Segment Start: EXERCISE INPUT
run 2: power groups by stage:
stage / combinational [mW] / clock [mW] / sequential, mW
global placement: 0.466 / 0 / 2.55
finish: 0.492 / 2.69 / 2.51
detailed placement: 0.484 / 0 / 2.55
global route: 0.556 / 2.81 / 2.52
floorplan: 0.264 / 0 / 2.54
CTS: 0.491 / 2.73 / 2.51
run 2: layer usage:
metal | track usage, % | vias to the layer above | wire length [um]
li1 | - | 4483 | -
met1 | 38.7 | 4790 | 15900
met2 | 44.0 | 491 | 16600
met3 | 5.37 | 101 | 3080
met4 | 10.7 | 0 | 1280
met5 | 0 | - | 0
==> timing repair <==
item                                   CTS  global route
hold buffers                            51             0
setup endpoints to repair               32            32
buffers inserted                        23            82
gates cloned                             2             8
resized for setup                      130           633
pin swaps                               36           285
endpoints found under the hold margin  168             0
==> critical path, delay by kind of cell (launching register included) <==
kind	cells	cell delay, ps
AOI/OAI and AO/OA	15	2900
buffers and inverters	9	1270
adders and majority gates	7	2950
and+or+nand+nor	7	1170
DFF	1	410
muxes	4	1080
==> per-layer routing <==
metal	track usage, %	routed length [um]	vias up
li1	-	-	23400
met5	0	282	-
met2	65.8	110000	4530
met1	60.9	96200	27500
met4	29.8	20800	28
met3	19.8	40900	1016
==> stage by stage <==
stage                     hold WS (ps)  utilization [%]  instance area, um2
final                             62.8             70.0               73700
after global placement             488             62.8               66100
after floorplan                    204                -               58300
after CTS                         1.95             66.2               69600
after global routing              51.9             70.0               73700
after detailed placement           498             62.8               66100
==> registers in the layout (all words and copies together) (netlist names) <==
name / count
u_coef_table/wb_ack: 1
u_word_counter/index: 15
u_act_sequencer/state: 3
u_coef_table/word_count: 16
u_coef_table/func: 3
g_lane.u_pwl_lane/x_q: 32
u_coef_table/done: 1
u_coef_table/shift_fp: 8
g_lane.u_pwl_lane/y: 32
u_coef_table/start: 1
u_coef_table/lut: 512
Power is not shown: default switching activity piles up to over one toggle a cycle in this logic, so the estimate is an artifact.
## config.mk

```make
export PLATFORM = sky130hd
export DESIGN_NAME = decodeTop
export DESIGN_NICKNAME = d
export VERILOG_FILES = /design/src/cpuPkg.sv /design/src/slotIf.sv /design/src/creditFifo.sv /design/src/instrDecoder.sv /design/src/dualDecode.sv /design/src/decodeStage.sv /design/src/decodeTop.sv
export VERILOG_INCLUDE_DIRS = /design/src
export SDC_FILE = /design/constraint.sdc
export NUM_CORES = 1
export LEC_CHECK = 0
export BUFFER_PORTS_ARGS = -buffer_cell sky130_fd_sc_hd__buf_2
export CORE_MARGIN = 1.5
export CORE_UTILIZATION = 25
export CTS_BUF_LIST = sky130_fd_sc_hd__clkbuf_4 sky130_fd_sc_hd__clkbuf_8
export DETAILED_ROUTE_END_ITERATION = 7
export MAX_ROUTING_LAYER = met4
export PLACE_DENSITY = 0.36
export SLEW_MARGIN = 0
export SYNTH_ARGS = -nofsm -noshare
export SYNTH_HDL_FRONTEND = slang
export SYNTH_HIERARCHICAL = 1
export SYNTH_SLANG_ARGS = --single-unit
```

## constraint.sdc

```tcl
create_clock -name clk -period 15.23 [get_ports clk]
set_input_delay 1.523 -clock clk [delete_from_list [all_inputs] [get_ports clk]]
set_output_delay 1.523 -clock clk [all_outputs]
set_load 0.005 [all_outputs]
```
Segment End: EXERCISE INPUT
Segment Start: EXERCISE INPUT
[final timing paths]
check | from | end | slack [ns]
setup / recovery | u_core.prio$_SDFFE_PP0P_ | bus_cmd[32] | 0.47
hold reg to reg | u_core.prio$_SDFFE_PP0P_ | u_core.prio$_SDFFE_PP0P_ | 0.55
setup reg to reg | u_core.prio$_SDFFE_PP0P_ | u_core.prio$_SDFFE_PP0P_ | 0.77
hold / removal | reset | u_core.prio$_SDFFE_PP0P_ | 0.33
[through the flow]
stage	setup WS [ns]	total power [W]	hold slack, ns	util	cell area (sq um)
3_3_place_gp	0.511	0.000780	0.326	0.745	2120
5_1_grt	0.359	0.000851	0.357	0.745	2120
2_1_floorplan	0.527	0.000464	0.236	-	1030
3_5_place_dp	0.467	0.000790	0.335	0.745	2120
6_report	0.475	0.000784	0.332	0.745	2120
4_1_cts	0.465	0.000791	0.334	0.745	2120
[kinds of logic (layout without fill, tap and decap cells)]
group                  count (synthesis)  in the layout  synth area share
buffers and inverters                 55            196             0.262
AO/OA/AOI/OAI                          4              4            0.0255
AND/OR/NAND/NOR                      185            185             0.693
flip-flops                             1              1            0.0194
Segment End: EXERCISE INPUT
Segment Start: EXERCISE INPUT
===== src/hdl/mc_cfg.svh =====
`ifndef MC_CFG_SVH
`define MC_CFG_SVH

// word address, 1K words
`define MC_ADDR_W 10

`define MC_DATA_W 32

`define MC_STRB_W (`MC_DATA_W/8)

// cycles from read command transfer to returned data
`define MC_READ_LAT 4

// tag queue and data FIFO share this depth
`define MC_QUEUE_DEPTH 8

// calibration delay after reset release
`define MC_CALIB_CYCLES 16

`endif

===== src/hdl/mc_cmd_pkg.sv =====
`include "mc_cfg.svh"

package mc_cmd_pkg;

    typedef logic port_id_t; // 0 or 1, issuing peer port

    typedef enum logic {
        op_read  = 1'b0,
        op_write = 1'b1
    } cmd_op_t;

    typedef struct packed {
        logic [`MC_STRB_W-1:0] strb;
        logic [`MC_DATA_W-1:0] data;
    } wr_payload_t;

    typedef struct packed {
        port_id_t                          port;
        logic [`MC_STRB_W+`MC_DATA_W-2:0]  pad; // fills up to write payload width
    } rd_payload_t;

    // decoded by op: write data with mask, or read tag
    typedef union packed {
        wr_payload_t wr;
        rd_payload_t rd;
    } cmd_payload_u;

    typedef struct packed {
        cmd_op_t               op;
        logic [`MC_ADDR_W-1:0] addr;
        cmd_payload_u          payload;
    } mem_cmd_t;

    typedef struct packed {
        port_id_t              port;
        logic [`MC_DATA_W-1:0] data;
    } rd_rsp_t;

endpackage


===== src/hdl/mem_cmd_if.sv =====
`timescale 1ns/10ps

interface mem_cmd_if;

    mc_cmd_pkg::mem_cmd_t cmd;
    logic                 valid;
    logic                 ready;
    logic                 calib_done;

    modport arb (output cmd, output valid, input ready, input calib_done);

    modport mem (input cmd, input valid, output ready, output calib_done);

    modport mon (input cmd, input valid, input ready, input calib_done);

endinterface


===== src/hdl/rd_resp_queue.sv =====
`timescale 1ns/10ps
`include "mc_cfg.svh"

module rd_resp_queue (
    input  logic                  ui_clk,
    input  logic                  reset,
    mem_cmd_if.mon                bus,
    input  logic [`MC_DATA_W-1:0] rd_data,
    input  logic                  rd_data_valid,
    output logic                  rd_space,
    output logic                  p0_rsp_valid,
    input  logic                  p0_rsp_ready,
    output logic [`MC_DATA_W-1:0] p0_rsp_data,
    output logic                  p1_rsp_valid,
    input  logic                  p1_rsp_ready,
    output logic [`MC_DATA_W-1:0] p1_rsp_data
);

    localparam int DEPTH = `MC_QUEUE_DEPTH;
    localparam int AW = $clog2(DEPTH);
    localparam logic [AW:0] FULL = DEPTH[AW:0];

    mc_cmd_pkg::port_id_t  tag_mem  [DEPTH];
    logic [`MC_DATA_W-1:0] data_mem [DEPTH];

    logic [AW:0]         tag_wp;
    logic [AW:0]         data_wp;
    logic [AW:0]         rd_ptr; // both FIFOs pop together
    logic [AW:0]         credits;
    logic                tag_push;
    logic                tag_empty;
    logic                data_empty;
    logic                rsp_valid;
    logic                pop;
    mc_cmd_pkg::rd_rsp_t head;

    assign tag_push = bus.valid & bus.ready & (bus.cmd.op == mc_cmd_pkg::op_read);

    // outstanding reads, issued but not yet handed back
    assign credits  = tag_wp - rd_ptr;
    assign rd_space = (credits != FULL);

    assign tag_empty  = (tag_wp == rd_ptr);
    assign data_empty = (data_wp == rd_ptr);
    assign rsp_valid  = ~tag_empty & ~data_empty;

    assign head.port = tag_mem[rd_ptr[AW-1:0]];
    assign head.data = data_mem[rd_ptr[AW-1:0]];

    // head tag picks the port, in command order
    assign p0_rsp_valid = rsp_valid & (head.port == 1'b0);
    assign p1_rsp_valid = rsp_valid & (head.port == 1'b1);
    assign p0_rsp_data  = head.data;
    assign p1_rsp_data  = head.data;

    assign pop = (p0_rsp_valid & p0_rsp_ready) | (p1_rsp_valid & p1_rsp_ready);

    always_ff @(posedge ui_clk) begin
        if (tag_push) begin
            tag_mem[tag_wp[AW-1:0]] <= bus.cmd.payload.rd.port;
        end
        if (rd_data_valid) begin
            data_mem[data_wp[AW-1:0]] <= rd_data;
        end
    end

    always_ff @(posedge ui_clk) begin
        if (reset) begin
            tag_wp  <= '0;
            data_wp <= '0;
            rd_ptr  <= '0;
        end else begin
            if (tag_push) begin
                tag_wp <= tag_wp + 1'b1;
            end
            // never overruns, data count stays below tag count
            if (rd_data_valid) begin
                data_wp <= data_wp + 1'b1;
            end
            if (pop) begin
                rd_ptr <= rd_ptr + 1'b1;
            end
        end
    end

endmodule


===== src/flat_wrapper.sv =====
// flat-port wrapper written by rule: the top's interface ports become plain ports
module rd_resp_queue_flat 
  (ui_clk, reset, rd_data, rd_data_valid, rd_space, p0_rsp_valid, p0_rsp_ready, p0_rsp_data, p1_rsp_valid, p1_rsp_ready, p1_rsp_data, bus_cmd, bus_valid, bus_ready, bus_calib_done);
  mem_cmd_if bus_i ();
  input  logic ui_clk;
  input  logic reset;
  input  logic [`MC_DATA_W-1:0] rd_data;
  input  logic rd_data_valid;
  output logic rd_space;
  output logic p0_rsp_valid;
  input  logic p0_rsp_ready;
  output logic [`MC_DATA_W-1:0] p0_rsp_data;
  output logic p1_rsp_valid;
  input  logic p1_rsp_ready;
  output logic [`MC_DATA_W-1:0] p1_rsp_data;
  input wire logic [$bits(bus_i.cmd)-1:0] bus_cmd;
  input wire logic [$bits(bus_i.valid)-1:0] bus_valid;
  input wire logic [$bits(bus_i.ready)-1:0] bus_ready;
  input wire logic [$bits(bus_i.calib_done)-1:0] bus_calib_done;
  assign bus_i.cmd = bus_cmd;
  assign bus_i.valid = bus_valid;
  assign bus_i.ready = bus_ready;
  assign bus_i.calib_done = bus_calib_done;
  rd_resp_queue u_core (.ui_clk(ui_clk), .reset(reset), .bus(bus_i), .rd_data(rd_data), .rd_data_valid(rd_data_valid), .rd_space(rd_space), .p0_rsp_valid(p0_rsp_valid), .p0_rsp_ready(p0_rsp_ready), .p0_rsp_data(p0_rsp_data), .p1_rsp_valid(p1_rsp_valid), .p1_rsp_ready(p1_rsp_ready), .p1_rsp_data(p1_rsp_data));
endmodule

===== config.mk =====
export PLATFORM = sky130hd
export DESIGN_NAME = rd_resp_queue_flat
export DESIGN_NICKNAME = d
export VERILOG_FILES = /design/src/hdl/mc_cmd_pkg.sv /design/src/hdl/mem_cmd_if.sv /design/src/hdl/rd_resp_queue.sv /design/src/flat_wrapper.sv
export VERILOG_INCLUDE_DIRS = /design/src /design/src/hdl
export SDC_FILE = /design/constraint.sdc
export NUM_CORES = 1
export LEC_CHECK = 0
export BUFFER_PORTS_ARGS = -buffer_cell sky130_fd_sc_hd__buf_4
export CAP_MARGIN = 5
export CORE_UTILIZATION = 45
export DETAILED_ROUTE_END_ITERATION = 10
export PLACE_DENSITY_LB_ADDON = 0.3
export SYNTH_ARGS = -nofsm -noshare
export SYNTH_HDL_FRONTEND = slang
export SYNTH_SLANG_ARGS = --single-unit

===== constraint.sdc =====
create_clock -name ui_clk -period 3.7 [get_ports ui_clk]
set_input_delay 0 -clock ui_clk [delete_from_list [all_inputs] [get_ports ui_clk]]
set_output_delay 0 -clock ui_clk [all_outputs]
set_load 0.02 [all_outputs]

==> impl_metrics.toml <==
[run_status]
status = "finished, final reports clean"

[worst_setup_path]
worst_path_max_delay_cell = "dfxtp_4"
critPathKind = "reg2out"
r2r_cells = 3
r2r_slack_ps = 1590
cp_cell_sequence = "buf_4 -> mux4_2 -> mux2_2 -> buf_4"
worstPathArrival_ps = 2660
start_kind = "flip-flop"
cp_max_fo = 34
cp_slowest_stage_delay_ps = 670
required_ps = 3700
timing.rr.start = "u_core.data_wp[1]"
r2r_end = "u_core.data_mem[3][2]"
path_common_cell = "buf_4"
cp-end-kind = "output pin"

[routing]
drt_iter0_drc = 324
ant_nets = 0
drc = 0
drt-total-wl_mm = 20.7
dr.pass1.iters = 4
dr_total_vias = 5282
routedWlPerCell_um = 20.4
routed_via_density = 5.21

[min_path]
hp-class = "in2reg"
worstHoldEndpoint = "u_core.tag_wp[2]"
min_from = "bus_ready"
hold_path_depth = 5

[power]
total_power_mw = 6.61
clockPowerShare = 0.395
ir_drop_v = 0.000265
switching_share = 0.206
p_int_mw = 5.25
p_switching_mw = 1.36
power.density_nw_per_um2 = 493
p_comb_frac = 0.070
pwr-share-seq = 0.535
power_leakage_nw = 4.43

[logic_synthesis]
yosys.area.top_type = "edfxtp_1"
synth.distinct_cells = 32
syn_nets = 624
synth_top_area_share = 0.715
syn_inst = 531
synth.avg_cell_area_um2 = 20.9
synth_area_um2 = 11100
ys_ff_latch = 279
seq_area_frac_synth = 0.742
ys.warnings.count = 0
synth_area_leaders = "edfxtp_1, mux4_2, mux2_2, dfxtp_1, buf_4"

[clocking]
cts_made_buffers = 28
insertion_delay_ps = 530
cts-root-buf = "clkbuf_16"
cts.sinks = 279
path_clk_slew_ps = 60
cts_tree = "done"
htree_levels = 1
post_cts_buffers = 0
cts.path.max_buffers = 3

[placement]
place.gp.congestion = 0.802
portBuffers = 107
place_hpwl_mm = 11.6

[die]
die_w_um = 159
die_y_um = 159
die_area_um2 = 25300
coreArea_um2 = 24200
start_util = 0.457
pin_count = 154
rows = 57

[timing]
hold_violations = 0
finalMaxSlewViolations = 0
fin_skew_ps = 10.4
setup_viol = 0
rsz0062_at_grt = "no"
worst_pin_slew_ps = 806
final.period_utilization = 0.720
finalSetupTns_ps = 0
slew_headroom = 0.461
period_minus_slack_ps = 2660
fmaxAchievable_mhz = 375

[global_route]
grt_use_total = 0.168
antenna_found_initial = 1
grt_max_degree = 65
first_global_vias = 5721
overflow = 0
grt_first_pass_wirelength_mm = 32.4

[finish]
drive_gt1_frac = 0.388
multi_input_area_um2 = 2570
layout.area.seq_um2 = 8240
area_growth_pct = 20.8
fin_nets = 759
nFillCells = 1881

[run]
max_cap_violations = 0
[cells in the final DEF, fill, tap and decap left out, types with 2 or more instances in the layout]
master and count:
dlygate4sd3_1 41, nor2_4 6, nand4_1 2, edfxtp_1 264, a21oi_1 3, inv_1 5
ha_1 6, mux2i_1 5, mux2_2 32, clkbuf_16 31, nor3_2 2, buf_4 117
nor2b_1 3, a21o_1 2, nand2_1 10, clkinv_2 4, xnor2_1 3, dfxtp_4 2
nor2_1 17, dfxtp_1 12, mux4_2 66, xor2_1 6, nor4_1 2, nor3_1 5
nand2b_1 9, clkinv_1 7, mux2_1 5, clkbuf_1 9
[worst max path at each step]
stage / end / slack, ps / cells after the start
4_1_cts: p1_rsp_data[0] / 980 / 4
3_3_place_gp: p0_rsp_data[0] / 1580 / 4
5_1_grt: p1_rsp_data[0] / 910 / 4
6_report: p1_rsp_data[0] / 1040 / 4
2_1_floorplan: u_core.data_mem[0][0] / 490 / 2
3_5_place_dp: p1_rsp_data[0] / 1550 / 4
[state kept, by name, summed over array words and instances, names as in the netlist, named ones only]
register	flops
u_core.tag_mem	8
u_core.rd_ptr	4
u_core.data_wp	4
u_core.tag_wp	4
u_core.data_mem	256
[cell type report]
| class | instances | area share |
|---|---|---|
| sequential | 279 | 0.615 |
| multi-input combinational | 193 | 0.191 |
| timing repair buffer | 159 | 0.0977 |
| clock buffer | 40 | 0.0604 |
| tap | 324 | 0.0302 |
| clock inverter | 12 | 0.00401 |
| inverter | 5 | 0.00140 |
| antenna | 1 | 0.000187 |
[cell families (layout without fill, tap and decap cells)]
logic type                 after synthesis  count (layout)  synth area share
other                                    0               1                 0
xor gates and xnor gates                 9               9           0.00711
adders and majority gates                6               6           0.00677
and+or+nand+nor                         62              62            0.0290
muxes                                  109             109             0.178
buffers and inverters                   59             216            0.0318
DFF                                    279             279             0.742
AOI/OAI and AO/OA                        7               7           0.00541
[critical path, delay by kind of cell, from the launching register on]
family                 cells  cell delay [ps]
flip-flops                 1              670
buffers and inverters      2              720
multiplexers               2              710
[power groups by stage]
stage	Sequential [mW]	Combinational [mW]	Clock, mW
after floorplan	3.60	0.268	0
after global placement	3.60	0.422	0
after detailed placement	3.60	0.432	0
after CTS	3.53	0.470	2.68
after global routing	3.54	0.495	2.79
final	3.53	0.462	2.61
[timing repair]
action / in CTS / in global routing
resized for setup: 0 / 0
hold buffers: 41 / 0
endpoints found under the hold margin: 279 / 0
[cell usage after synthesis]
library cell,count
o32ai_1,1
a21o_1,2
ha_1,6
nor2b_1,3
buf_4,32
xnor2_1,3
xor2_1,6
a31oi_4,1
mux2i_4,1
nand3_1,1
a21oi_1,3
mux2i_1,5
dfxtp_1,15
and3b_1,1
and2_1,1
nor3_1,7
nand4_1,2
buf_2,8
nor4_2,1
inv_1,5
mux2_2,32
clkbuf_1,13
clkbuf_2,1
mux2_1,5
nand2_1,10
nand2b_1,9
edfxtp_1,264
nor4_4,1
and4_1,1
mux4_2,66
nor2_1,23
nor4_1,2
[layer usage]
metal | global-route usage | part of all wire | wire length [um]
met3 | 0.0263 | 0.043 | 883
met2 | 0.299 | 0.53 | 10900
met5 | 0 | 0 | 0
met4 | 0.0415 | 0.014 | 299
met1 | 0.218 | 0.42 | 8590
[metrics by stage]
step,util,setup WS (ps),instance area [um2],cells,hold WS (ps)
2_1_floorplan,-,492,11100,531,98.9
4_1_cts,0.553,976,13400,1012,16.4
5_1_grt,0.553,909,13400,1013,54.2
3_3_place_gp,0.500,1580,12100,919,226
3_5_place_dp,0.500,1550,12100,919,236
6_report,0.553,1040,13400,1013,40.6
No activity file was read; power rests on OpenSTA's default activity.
Segment End: EXERCISE INPUT
GOAL OF THE EXERCISE> In the entries above, please find the line with "met2 | 44.0 | 491 | 16600" and the line with "name / count", then write out exactly those two lines and every line between them, and nothing more.

RESPONSE BELOW>
met2 | 44.0 | 491 | 16600
met3 | 5.37 | 101 | 3080
met4 | 10.7 | 0 | 1280
met5 | 0 | - | 0
==> timing repair <==
item                                   CTS  global route
hold buffers                            51             0
setup endpoints to repair               32            32
buffers inserted                        23            82
gates cloned                             2             8
resized for setup                      130           633
pin swaps                               36           285
endpoints found under the hold margin  168             0
==> critical path, delay by kind of cell (launching register included) <==
kind	cells	cell delay, ps
AOI/OAI and AO/OA	15	2900
buffers and inverters	9	1270
adders and majority gates	7	2950
and+or+nand+nor	7	1170
DFF	1	410
muxes	4	1080
==> per-layer routing <==
metal	track usage, %	routed length [um]	vias up
li1	-	-	23400
met5	0	282	-
met2	65.8	110000	4530
met1	60.9	96200	27500
met4	29.8	20800	28
met3	19.8	40900	1016
==> stage by stage <==
stage                     hold WS (ps)  utilization [%]  instance area, um2
final                             62.8             70.0               73700
after global placement             488             62.8               66100
after floorplan                    204                -               58300
after CTS                         1.95             66.2               69600
after global routing              51.9             70.0               73700
after detailed placement           498             62.8               66100
==> registers in the layout (all words and copies together) (netlist names) <==
name / count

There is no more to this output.